Settings for the pattern extraction

The main configuration for mining constructions with cxnMiner needs to be given either directly as json or as a file containing json. The following options need to be set:

word_level

The name of the column from the conllu data that is used for words in patterns.

levels

Additional levels to extract for hybrid n-grams. This can be any of the following:

form
the plain form of the token

lemma
the lemma

upos
the universal part-of-speech tag

xpos
the language specific part-of-speech tag

np_function
the dependency relation for tokens with given upos tags (see phrase_tags below).

Do not include the word_level in this list. It is added automatically.

phrase_tags

Here a list of POS tags can be given. Whenever a token with one of these tags in the column upos is seen, the corresponding subtree is also collapsed into a single node during the pattern extraction. This allows to approximate phrases in the patterns.

unknown

Represent unknown elements with the given string. Unknown elements appear when the vocabulary is extracted from a corpus that is different from the corpus used to extract pattern or because the items have been removed when filtering the vocabulary (Filter dictionary).

extractor

A json object containing the settings for the extractor that is used to extract the patterns.

Pattern extractor

A pattern extractor is used to to extract patterns from a given sentence. For now the only available extractor is an extractor for syntactic (hybrid) n-grams. For a description of syntactic n-grams see Sidorov (2019).

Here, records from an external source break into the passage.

## src/rtl/join_logic_op.sv

```systemverilog
// rtl/join_logic_op.sv - two-stream join node with per-operand FIFOs and selectable bitwise op
//
// Purpose: queues operand-1 and operand-2 tokens in independent FIFOs, pairs the
// heads whenever both are present and emits f(OP, head1, head2) as one result token.
//
// Ports:
//   CLK    - clock, rising edge
//   RST    - asynchronous active-low reset
//   EN     - global enable; gates every push and pop
//   OP     - operation select, sampled in the pop cycle
//   R_IN1  - operand-1 token valid      D_IN1 - operand-1 data
//   FULL1  - operand-1 FIFO full
//   R_IN2  - operand-2 token valid      D_IN2 - operand-2 data
//   FULL2  - operand-2 FIFO full
//   R_OUT  - one-cycle result pulse     D_OUT - result data, held between tokens
//   OVF    - sticky overflow flags, bit0 operand 1, bit1 operand 2

module join_logic_op #(
    parameter  int N     = 16,
    parameter  int DEPTH = 4,
    localparam int AW    = $clog2(DEPTH)
) (
    input  logic         CLK,
    input  logic         RST,
    input  logic         EN,
    input  logic [2:0]   OP,
    input  logic         R_IN1,
    input  logic [N-1:0] D_IN1,
    output logic         FULL1,
    input  logic         R_IN2,
    input  logic [N-1:0] D_IN2,
    output logic         FULL2,
    output logic         R_OUT,
    output logic [N-1:0] D_OUT,
    output logic [1:0]   OVF
);

    localparam logic [AW:0]   CNT_FULL = (AW+1)'(DEPTH);
    localparam logic [AW:0]   CNT_ONE  = (AW+1)'(1);
    localparam logic [AW-1:0] PTR_ONE  = AW'(1);

    logic [N-1:0]  r_mem1 [DEPTH];
    logic [N-1:0]  r_mem2 [DEPTH];
    logic [AW-1:0] r_wp1, r_rp1, r_wp2, r_rp2;
    logic [AW:0]   r_cnt1, r_cnt2;

    logic          w_pop;
    logic          w_push1, w_push2;
    logic          w_drop1, w_drop2;
    logic [N-1:0]  w_head1, w_head2;
    logic [N-1:0]  w_result;

    assign FULL1 = (r_cnt1 == CNT_FULL);
    assign FULL2 = (r_cnt2 == CNT_FULL);

    // Pop decision uses pre-edge counts only; a token pushed this edge waits a cycle.
    assign w_pop = EN && (r_cnt1 != '0) && (r_cnt2 != '0);

    // A full FIFO still accepts a push when its head leaves in the same edge.
    assign w_push1 = EN && R_IN1 && (!FULL1 || w_pop);
    assign w_push2 = EN && R_IN2 && (!FULL2 || w_pop);
    assign w_drop1 = EN && R_IN1 && FULL1 && !w_pop;
    assign w_drop2 = EN && R_IN2 && FULL2 && !w_pop;

    assign w_head1 = r_mem1[r_rp1];
    assign w_head2 = r_mem2[r_rp2];

    always_comb begin
        w_result = '0;
        case (OP)
            3'd0:    w_result = w_head1 & w_head2;
            3'd1:    w_result = w_head1 | w_head2;
            3'd2:    w_result = w_head1 ^ w_head2;
            3'd3:    w_result = ~(w_head1 & w_head2);
            3'd4:    w_result = ~(w_head1 | w_head2);
            3'd5:    w_result = ~(w_head1 ^ w_head2);
            3'd6:    w_result = w_head1 & ~w_head2;
            default: w_result = w_head1;
        endcase
    end

    // Storage carries no reset: stale entries are unreachable once counts clear.
    always_ff @(posedge CLK) begin
        if (w_push1) r_mem1[r_wp1] <= D_IN1;
        if (w_push2) r_mem2[r_wp2] <= D_IN2;
    end

    always_ff @(posedge CLK or negedge RST) begin
        if (!RST) begin
            r_wp1  <= '0;
            r_rp1  <= '0;
            r_cnt1 <= '0;
            r_wp2  <= '0;
            r_rp2  <= '0;
            r_cnt2 <= '0;
            R_OUT  <= 1'b0;
            D_OUT  <= '0;
            OVF    <= '0;
        end else begin
            if (w_push1) r_wp1 <= r_wp1 + PTR_ONE;
            if (w_push2) r_wp2 <= r_wp2 + PTR_ONE;
            if (w_pop) begin
                r_rp1 <= r_rp1 + PTR_ONE;
                r_rp2 <= r_rp2 + PTR_ONE;
            end

            case ({w_push1, w_pop})
                2'b10:   r_cnt1 <= r_cnt1 + CNT_ONE;
                2'b01:   r_cnt1 <= r_cnt1 - CNT_ONE;
                default: r_cnt1 <= r_cnt1;
            endcase
            case ({w_push2, w_pop})
                2'b10:   r_cnt2 <= r_cnt2 + CNT_ONE;
                2'b01:   r_cnt2 <= r_cnt2 - CNT_ONE;
                default: r_cnt2 <= r_cnt2;
            endcase

            R_OUT <= w_pop;
            if (w_pop) D_OUT <= w_result;

            if (w_drop1) OVF[0] <= 1'b1;
            if (w_drop2) OVF[1] <= 1'b1;
        end
    end

endmodule

```

## config.mk

```make
export PLATFORM = sky130hd
export DESIGN_NAME = join_logic_op
export DESIGN_NICKNAME = d
export VERILOG_FILES = /design/src/rtl/join_logic_op.sv
export SDC_FILE = /design/constraint.sdc
export NUM_CORES = 1
export LEC_CHECK = 0
export ABC_AREA = 1
export CAP_MARGIN = 10
export CELL_PAD_IN_SITES_DETAIL_PLACEMENT = 0
export CELL_PAD_IN_SITES_GLOBAL_PLACEMENT = 1
export CORE_AREA = 8 8 123 171
export DETAILED_ROUTE_END_ITERATION = 10
export DIE_AREA = 0 0 131 179
export DONT_BUFFER_PORTS = 1
export PLACE_DENSITY_LB_ADDON = 0.1
export SKIP_LAST_GASP = 1
export SYNTH_ARGS = -nofsm -noshare
export SYNTH_HDL_FRONTEND = slang
export SYNTH_SLANG_ARGS = --single-unit
```

## constraint.sdc

```tcl
create_clock -name CLK -period 2 [get_ports CLK]
set_input_delay 0.3 -clock CLK [delete_from_list [all_inputs] [get_ports CLK]]
set_output_delay 0.3 -clock CLK [all_outputs]
set_load 0.1 [all_outputs]
```

==> impl_metrics.ini, run 1 <==
[floorplanning]
start_util_pct = 44.49
io_pins = 61
core_um2 = 18380
die_h_um = 179
dieArea_um2 = 23450
num_rows = 59
die_w_um = 131

[power]
power_frac_clock_pct = 19.2
sw_frac_of_total_pct = 43.34
intPower_mw = 9.563
power.leakage_nw = 4.406
seqPwrFrac_pct = 27.4
p_comb_share_pct = 53.4
ir_drop_mv = 0.7764
p_sw_mw = 7.315
p_per_area_nw_per_um2 = 1629

[worst_setup_path]
critPathLaunchType = register
critPathCaptureType = register
r2r-start = r_rp2[0]
arrival_ns = 2.37
crit_chain = buf_6 -> clkbuf_16 -> nand2_2 -> a32oi_4 -> inv_2 -> buf_4 -> ha_1 -> inv_1 -> o21ai_1 -> nor2_1 -> nand2_1 -> nand2_2 -> nand2_1
cp.required_ns = 2.31
critPathBufInv = 5
crit_type = reg -> reg
critical-path-max-stage-delay_ns = 0.42
path_max_fanout = 8
cp_slowest_cell = dfrtp_1
crit_family = buffers and inverters
critical_path.startpoint = r_rp2[0]

[clock_tree]
cts_max_path_buffers = 2
cts_tree = built
clk_pin_slew_ns = 0.06
clock_latency_ns = 0.42
htreeDepth = 4
cts.sinks = 161
root_buffer = clkbuf_16
numCtsBuffers = 17

[flow_run]
maxCapViolations = 0

[logic_synthesis]
ys_types = 32
synth_simple_gate_area_share_pct = 18.67
synth_compound_area_share_pct = 7.497
synth_top_family_by_area = simple AND/OR/NAND/NOR gates
synth-main-ff-cell = edfxtp_1
yosysTopAreaCellShare_pct = 47.00
yosys-top-cells-count = 255 x nand2_1, 128 x edfxtp_1, 91 x inv_1
synth.area.top_cells = edfxtp_1 47%, nand2_1 12%, dfrtp_1 10%, ha_1 8.6%, inv_1 4.2%
synth_top_area_cell = edfxtp_1
yosysMostFrequentCell = nand2_1
synth_enable_flop_cells = 128
ys_ff_latch = 161
synth-seq-area-share_pct = 57.10
avgSynthCellArea_um2 = 9.853
synthXorXnorAreaFrac_pct = 0.8568
synth_fa_ha_area_share_pct = 9.058
synthMuxAreaShare_pct = 0
mappedNetlistArea_um2 = 8178
yosys_warnings = 0
synth_nets = 928
synth_cells = 830
async_flop_share_pct = 20.50

[sta]
final-max-slew-violation-count = 0
tns_ns = -0.08651
rsz0062_at_grt = true
hold_violations = 0
fmax_mhz = 486.6
worstMarginPinSlew_ns = 0.8952
finalSetupViolCount = 3
period_minus_slack_ns = 2.055
worst_slack_ns = -0.05507
clock_skew_ns = 0.006309
fin_crit_sh_pct = 102.8
max-slew-margin-rel_pct = 40.32

[final_layout]
area_growth_pct = 26.73
drive_gt1_share_pct = 20.30
fin_nets = 1022
n_antenna_cell = 0
final_area_um2 = 10360
final_cells = 1180

[placement]
place.detailed.hpwl_um = 12790
place_area_um2 = 8776
gp_congestion = 0.7487
portBuffers = 0
place_inst = 1097

[routing]
drt-total-wl_um = 20260
drt_first_pass_iters = 4
ant_nets = 0
wl_per_cell_um = 17.17
vias_per_cell = 5.093
drt-initial-drc-count = 296
vias = 6010
drc_errors = 0

[status]
outcome = finished, violations left
violations = setup timing

[worst_hold_path]
hold_class = in -> reg
min_from = EN

[grt]
grt_max_degree = 35
grt_pass1_vias = 5816
overflow = 0
track_usage_pct = 17.05
antenna_found_initial = 0
grt_pass1_wl_um = 29990
-- layer usage --
| metal | up-vias | part of all wire (%) | global-route usage [%] |
|---|---|---|---|
| li1 | 2929 | - | - |
| met1 | 2916 | 40 | 19.53 |
| met2 | 137 | 53 | 30.30 |
| met3 | 28 | 5.1 | 3.424 |
| met4 | 0 | 1.9 | 6.625 |
| met5 | - | 0 | 0 |
-- what timing repair did --
action | in CTS | in global routing
gates resized for setup | 9 | 74
endpoints found under the hold margin | 161 | 0
cloned | 1 | 5
hold buffers | 34 | 0
endpoints found under the setup margin | 10 | 16
pin swaps | 1 | 47
setup buffers | 2 | 10
-- through the flow --
step | hold slack (ns) | power (mW) | setup WS, ns | util (%)
2_1_floorplan | 0.004409 | 9.801 | 0.02721 | -
3_3_place_gp | 0.007191 | 11.67 | -0.02272 | 47.74
3_5_place_dp | 0.007371 | 11.94 | -0.1359 | 47.74
4_1_cts | 0.08938 | 15.54 | -0.05095 | 53.38
5_1_grt | 0.1197 | 18.06 | -0.1259 | 56.38
6_report | 0.1082 | 16.88 | -0.05507 | 56.38
-- power by group through the flow --
stage	clock network, mW	registers [mW]	logic, mW
after global placement	0	4.67	7.00
after floorplan	0	5.77	4.03
final	3.24	4.62	9.01
after CTS	3.31	4.61	7.61
after detailed placement	0	4.68	7.25
after global routing	3.44	4.68	9.94
-- logic make-up (layout without fill, tap and decap cells) --
group                      Yosys count  in the layout
AOI/OAI and AO/OA                  102            102
xor gates and xnor gates             8              8
adders and majority gates           58             58
buffers and inverters              130            236
DFF                                161            161
and+or+nand+nor                    371            371
-- sequential cells by signal, indices dropped and copies added (netlist names), 3 cells and up --
| signal | cells |
|---|---|
| r_mem1 | 64 |
| r_mem2 | 64 |
| D_OUT | 16 |
| r_cnt1 | 3 |
| r_cnt2 | 3 |
-- cells in the final DEF (no fill, tap or decap), types with 3 or more instances in the layout --
cell and count:
nand3_1 50, clkbuf_16 21, xor2_1 8, nand2_2 13
clkinv_1 3, buf_12 6, nor2_1 48, a21oi_1 33
inv_2 13, buf_6 3, o21ai_0 22, edfxtp_1 128
inv_1 79, a32oi_1 4, bufinv_16 3, ha_1 36
a21oi_2 5, ha_2 4, nand3_2 3, ha_4 16
dlygate4sd3_1 33, o22ai_1 9, a32oi_2 11, nand2_1 244
o21ai_1 8, nor3_1 4, o22ai_2 3, dfrtp_1 33
buf_4 62, clkinv_4 5
-- area by class of cell --
class,count,area (um^2)
flip-flops and latches,161,4669
multi-input cells,539,3349
clock inverters,13,162.7
inverters,96,370.4
well taps,244,305.3
fillers,1574,8018
repair buffers,109,1077
clock buffers,18,429.2
-- path summary, 6_finish.rpt --
kind                             endpoint  slack, ns  depth (start not counted)
worst max-delay path            D_OUT[15]      -0.06                         13
worst min-delay path                R_OUT       0.11                          2
worst max register to register  D_OUT[15]      -0.06                         13
worst min register to register  r_cnt2[0]       0.49                          1
max in group asynchronous        r_wp1[1]       1.48                          2
min in group asynchronous       D_OUT[12]       0.31                          2
No activity file was read; power rests on OpenSTA's default activity.
==> inputs of run 2 (changes only) <==
Settings changed: ABC_AREA 1 to 0, CORE_AREA 8 8 123 171 to 8 8 120 167, DIE_AREA 0 0 131 179 to 0 0 128 175.
==> run 2 against run 1 <==
The flow still finishes with violations (setup timing). Sequential share of layout area fell by 0.16 points. Combinational power fell by 2.6%. Final area rose by 0.41%. Non-clock buffer count rose by 8. Die area fell by 4.5%. Via count fell by 15%. Fmax fell by 9.4%. Global-route usage rose by 0.30 points. Count of clock-buffer cells in the layout rose by 1. Worst setup slack got worse by 0.21 ns. Flip-flop and latch count did not move. Critical path depth fell by 5. Highest routed layer unchanged.
==> impl_metrics.ini, run 2 <==
[status]
outcome = finished, violations left
violations = setup timing

[routing]
vias = 5098
ant_nets = 0
drt-total-wl_um = 18700
met1_length_um = 7232
wl_per_cell_um = 20.11
wl_met2_um = 10130
vias_per_cell = 5.482
drt_first_pass_iters = 6
drt-initial-drc-count = 238
drc_errors = 0
dr_wl_met3_um = 703
top_layer_used = met4

[clock_tree]
clk_pin_slew_ns = 0.07
cts_tree = built
clock_latency_ns = 0.42
cts_max_path_buffers = 2
numCtsBuffers = 17
htreeDepth = 4
cts.sinks = 161
root_buffer = clkbuf_16

[logic_synthesis]
yosys_warnings = 0
synth-main-ff-cell = edfxtp_1
yosysMostFrequentCell = edfxtp_1
synth-seq-area-share_pct = 56.57
synth.area.top_cells = edfxtp_1 47%, dfrtp_1 10%, mux4_2 9.5%, ha_1 8.5%, inv_1 2.1%
async_flop_share_pct = 20.50
yosys-top-cells-count = 128 x edfxtp_1, 56 x ha_1, 46 x inv_1
synth_enable_flop_cells = 128
ys_ff_latch = 161
synth_cells = 576
synth_top_area_cell = edfxtp_1
ys_types = 62
mappedNetlistArea_um2 = 8254
synth_nets = 674
yosysTopAreaCellShare_pct = 46.57
avgSynthCellArea_um2 = 14.33

[sta]
tns_ns = -3.332
clock_skew_ns = 0.008765
hold_violations = 0
fin_crit_sh_pct = 113.4
max-slew-margin-rel_pct = 39.14
worst_slack_ns = -0.2680
worstMarginPinSlew_ns = 0.9130
finalSetupViolCount = 16
final-max-slew-violation-count = 0
rsz0062_at_grt = true
fmax_mhz = 440.9
period_minus_slack_ns = 2.268

[power]
p_per_area_nw_per_um2 = 1591
power.leakage_nw = 3.954
ir_drop_mv = 0.8711

[worst_setup_path]
critical-path-max-stage-delay_ns = 0.56
cp_slowest_cell = mux4_2
critPathCaptureType = register
critPathLaunchType = register
critPathBufInv = 2
cp.required_ns = 2.30
crit_chain = buf_12 -> buf_6 -> mux4_2 -> ha_4 -> mux2i_1 -> o221ai_2 -> a222oi_1 -> o21ai_1
crit_family = multiplexers
arrival_ns = 2.57
path_max_fanout = 7
crit_type = reg -> reg

[floorplanning]
num_rows = 58
core_um2 = 17560
die_h_um = 175
io_pins = 61
start_util_pct = 47.00
die_w_um = 128
dieArea_um2 = 22400

[flow_run]
maxCapViolations = 0

[grt]
track_usage_pct = 17.35
grt_pass1_wl_um = 29470
grt_max_degree = 56
overflow = 0
grt_pass1_vias = 5526
antenna_found_initial = 0

[placement]
place_area_um2 = 9036
place.detailed.hpwl_um = 12400
gp_congestion = 0.7729
portBuffers = 0
place_inst = 852

[final_layout]
final_cell_mix = 128 x edfxtp_1, 62 x buf_4, 35 x mux4_2
top_regs = r_mem1: 64 flops, r_mem2: 64 flops, D_OUT: 16 flops
drive_gt1_share_pct = 36.38
final_cells = 930
final_area_um2 = 10410
final_common_cell = edfxtp_1
n_antenna_cell = 0
area_growth_pct = 26.07
fin_nets = 775

[worst_hold_path]
hold_class = in -> reg
==> run 2: cell count changes in the layout (fill, tap and decap cells not counted), moves of 14 or more <==
cell / change
nand3_1: -47
a21oi_1: -30
nand2_1: -216
inv_1: -59
nor2_1: -39
mux2i_1: +14
mux4_2: +35
==> run 2: kinds of logic (layout without fill, tap and decap cells) <==
kind of cell,count (synthesis),count (layout),synth area share (%)
AO/OA/AOI/OAI,102,102,8.625
flip-flops,161,161,56.57
adder cells (fa/ha/maj),58,58,8.974
AND/OR/NAND/NOR,100,100,6.973
multiplexers,61,61,12.93
XOR/XNOR,11,11,1.167
buffers and inverters,83,197,4.760
==> run 2: per-layer routing <==
| layer | vias to the layer above | global-route usage [%] |
|---|---|---|
| met5 | - | 0 |
| met4 | 0 | 7.956 |
| met3 | 32 | 3.722 |
| met2 | 111 | 30.71 |
| met1 | 2591 | 19.41 |
| li1 | 2364 | - |
==> run 2: layout make-up <==
class | count | area, um^2
clock buffer | 19 | 442.9
clock inverter | 13 | 117.6
fill | 1423 | 7156
inverter | 48 | 182.7
multi-input combinational | 332 | 3556
sequential | 161 | 4672
tap | 240 | 300.3
timing repair buffer | 117 | 1135
==> run 2: metrics by stage <==
| step | setup slack (ns) | util, % | hold WS [ns] | power, mW |
|---|---|---|---|---|
| 2_1_floorplan | -0.2573 | - | 0.004409 | 10.14 |
| 3_3_place_gp | -0.2764 | 51.45 | 0.005856 | 12.16 |
| 3_5_place_dp | -0.3201 | 51.45 | 0.006076 | 12.42 |
| 4_1_cts | -0.3105 | 58.10 | 0.006719 | 16.25 |
| 5_1_grt | -0.3469 | 59.25 | 0.003259 | 17.55 |
| 6_report | -0.2680 | 59.25 | 0.03029 | 16.55 |
==> run 2: worst paths after layout <==
kind | end | cells after the start | slack [ns] | startpoint
min | OVF[1] | 1 | 0.03 | EN
max | D_OUT[13] | 8 | -0.27 | r_rp1[0]
max reg2reg | D_OUT[13] | 8 | -0.27 | r_rp1[0]
min reg2reg | D_OUT[6] | 2 | 0.51 | D_OUT[6]
min in group asynchronous | D_OUT[14] | 2 | 0.36 | RST
max in group asynchronous | r_rp2[0] | 2 | 1.42 | RST
==> run 2: what timing repair did <==
item,4_1_cts,5_1_grt
hold buffers,34,0
buffers inserted,6,7
gates resized for setup,41,49
gates cloned,1,0
endpoints found under the hold margin,161,0
setup endpoints to repair,17,84
pin swaps,21,29
==> run 2: worst register-to-register path, cell delays in order (launching register included) <==
cell      delay [ns]
dfrtp_2         0.42
buf_12          0.15
buf_6           0.10
mux4_2          0.56
ha_4            0.19
mux2i_1         0.15
o221ai_2        0.12
a222oi_1        0.34
o21ai_1         0.11
==> run 2: power by group <==
group          leakage, nW  internal [mW]  switching [mW]  total, mW
clock network        0.279           1.67            1.40       3.08
logic                 2.11           3.96            4.83       8.78
registers             1.56           4.25           0.440       4.69
==> inputs of run 3 (changes only) <==
Settings changed: PLACE_DENSITY set to 0.77, PLACE_DENSITY_LB_ADDON 0.1 to not set.
==> run 3 against run 2 <==
The flow still finishes with violations (setup timing). Clock skew is 0.0036 ns lower. Critical path depth is 1 lower. Worst setup slack worse by 0.054 ns. Wire length is 0.82% lower. Hold slack worse by 0.0042 ns. Register-to-register slack worse by 0.05 ns. First-iteration DRC count is 66% higher. Largest power group unchanged.
==> impl_metrics.ini, run 3 (synthesized netlist as in run 2, its figures left out) <==
[grt]
track_usage_pct = 16.98
antenna_found_initial = 0
grt_pass1_vias = 5515
grt_max_degree = 56
grt_pass1_wl_um = 28970
overflow = 0

[power]
ir_drop_mv = 0.8599
power.leakage_nw = 3.968
p_per_area_nw_per_um2 = 1618

[worst_hold_path]
hold_class = in -> reg

[status]
violations = setup timing
outcome = finished, violations left

[final_layout]
final_common_cell = edfxtp_1
multi_input_comb_area_um2 = 3628
drive_gt1_share_pct = 36.96
top_regs = r_mem1: 64 flops, r_mem2: 64 flops, D_OUT: 16 flops
fillCellCount = 1369
area_growth_pct = 27.36
seq_area_um2 = 4671
n_antenna_cell = 0
final_cell_mix = 128 x edfxtp_1, 63 x buf_4, 35 x mux4_2
fin_nets = 775
final_util_pct = 59.86

[floorplanning]
die_w_um = 128
core_um2 = 17560
start_util_pct = 47.00
dieArea_um2 = 22400
num_rows = 58
io_pins = 61
die_h_um = 175

[sta]
rsz0062_at_grt = true
max-slew-margin-rel_pct = 38.45
final-max-slew-violation-count = 0
worst_slack_ns = -0.3219
finalSetupViolCount = 16
fin_crit_sh_pct = 116.1
hold_ws_ns = 0.02611
fmax_mhz = 430.7
hold_violations = 0
tns_ns = -3.828
clock_skew_ns = 0.005154
worstMarginPinSlew_ns = 0.9233
period_minus_slack_ns = 2.322

[worst_setup_path]
arrival_ns = 2.63
critPathLaunchType = register
crit_type = reg -> reg
critPathCaptureType = register
path_max_fanout = 7
cp.required_ns = 2.31

[placement]
portBuffers = 0
gp_congestion = 0.7337
place.detailed.hpwl_um = 11810

[clock_tree]
htreeDepth = 4
root_buffer = clkbuf_16
clk_pin_slew_ns = 0.07
cts_max_path_buffers = 2
clock_latency_ns = 0.42
cts.sinks = 161
cts_tree = built
numCtsBuffers = 17

[routing]
drc_errors = 0
ant_nets = 0
wl_per_cell_um = 19.94
vias_per_cell = 5.473
drt_first_pass_iters = 4
vias = 5090
drt-initial-drc-count = 395
drt-total-wl_um = 18550

[flow_run]
maxCapViolations = 0
-- run 3: layout make-up --
| class | count | area share, % |
|---|---|---|
| Clock buffer | 18 | 4.082 |
| Clock inverter | 14 | 1.488 |
| Inverter | 48 | 1.738 |
| Multi-Input combinational cell | 332 | 34.52 |
| Sequential cell | 161 | 44.43 |
| Tap cell | 240 | 2.856 |
| Timing Repair Buffer | 117 | 10.89 |
-- run 3: timing repair --
item | 4_1_cts | 5_1_grt
buffers inserted | 12 | 4
endpoints found under the hold margin | 161 | 0
hold buffers | 34 | 0
pin swaps | 30 | 29
cloned | 1 | 0
endpoints found under the setup margin | 17 | 19
resized for setup | 57 | 39
-- run 3: final timing paths --
path	slack, ns	start	to	cells after the start
worst max-delay path	-0.32	r_rp1[0]	D_OUT[9]	7
worst min-delay path	0.03	EN	OVF[1]	1
worst max register to register	-0.32	r_rp1[0]	D_OUT[9]	7
worst min register to register	0.49	D_OUT[14]	D_OUT[14]	2
max in group asynchronous	1.47	RST	r_rp1[0]	2
min in group asynchronous	0.32	RST	OVF[1]	2
-- run 3: per-stage QoR --
step	power [mW]	setup WS, ns	cells	cell area [um^2]
floorplan	10.14	-0.2573	576	8324
global placement	11.97	-0.2435	847	8999
detailed placement	12.32	-0.2954	847	8999
CTS	16.49	-0.2964	926	10280
global route	17.97	-0.3829	930	10510
finish	17.01	-0.3219	930	10510
-- run 3: worst max-delay path: stages (launching register included) --
cell      delay [ns]
dfrtp_2         0.43
buf_12          0.15
mux4_2          0.56
buf_4           0.16
ha_1            0.22
a211oi_1        0.33
o22ai_1         0.15
a22o_1          0.19
-- run 3: metal layers --
| metal | vias to the layer above | wire, um | track usage, % |
|---|---|---|---|
| li1 | 2365 | - | - |
| met1 | 2577 | 6933 | 17.58 |
| met2 | 115 | 9923 | 29.98 |
| met3 | 33 | 895 | 4.393 |
| met4 | 0 | 794 | 10.34 |
| met5 | - | 0 | 0 |
-- run 3: report_power, final --
group          switching [mW]  internal, mW
registers               0.412          4.25
logic                    4.98          4.15
clock network            1.35          1.86
total                    6.75          10.3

An example json object used to represent a syntactic n-gram extractor in the config is given below:

{
  "type": "sngram",
  "options": {
    "max_size": 8,
    "left_bracket": "[",
    "right_bracket": "]",
    "comma": ","
  }
}

The extractor takes the following options:

max_size: Upper limit for the size of the patterns.
left_bracket, right_bracket, comma: These options allow to adapt some elements of the meta language as described by Sidorov (2019) for the representation of syntactic n-grams.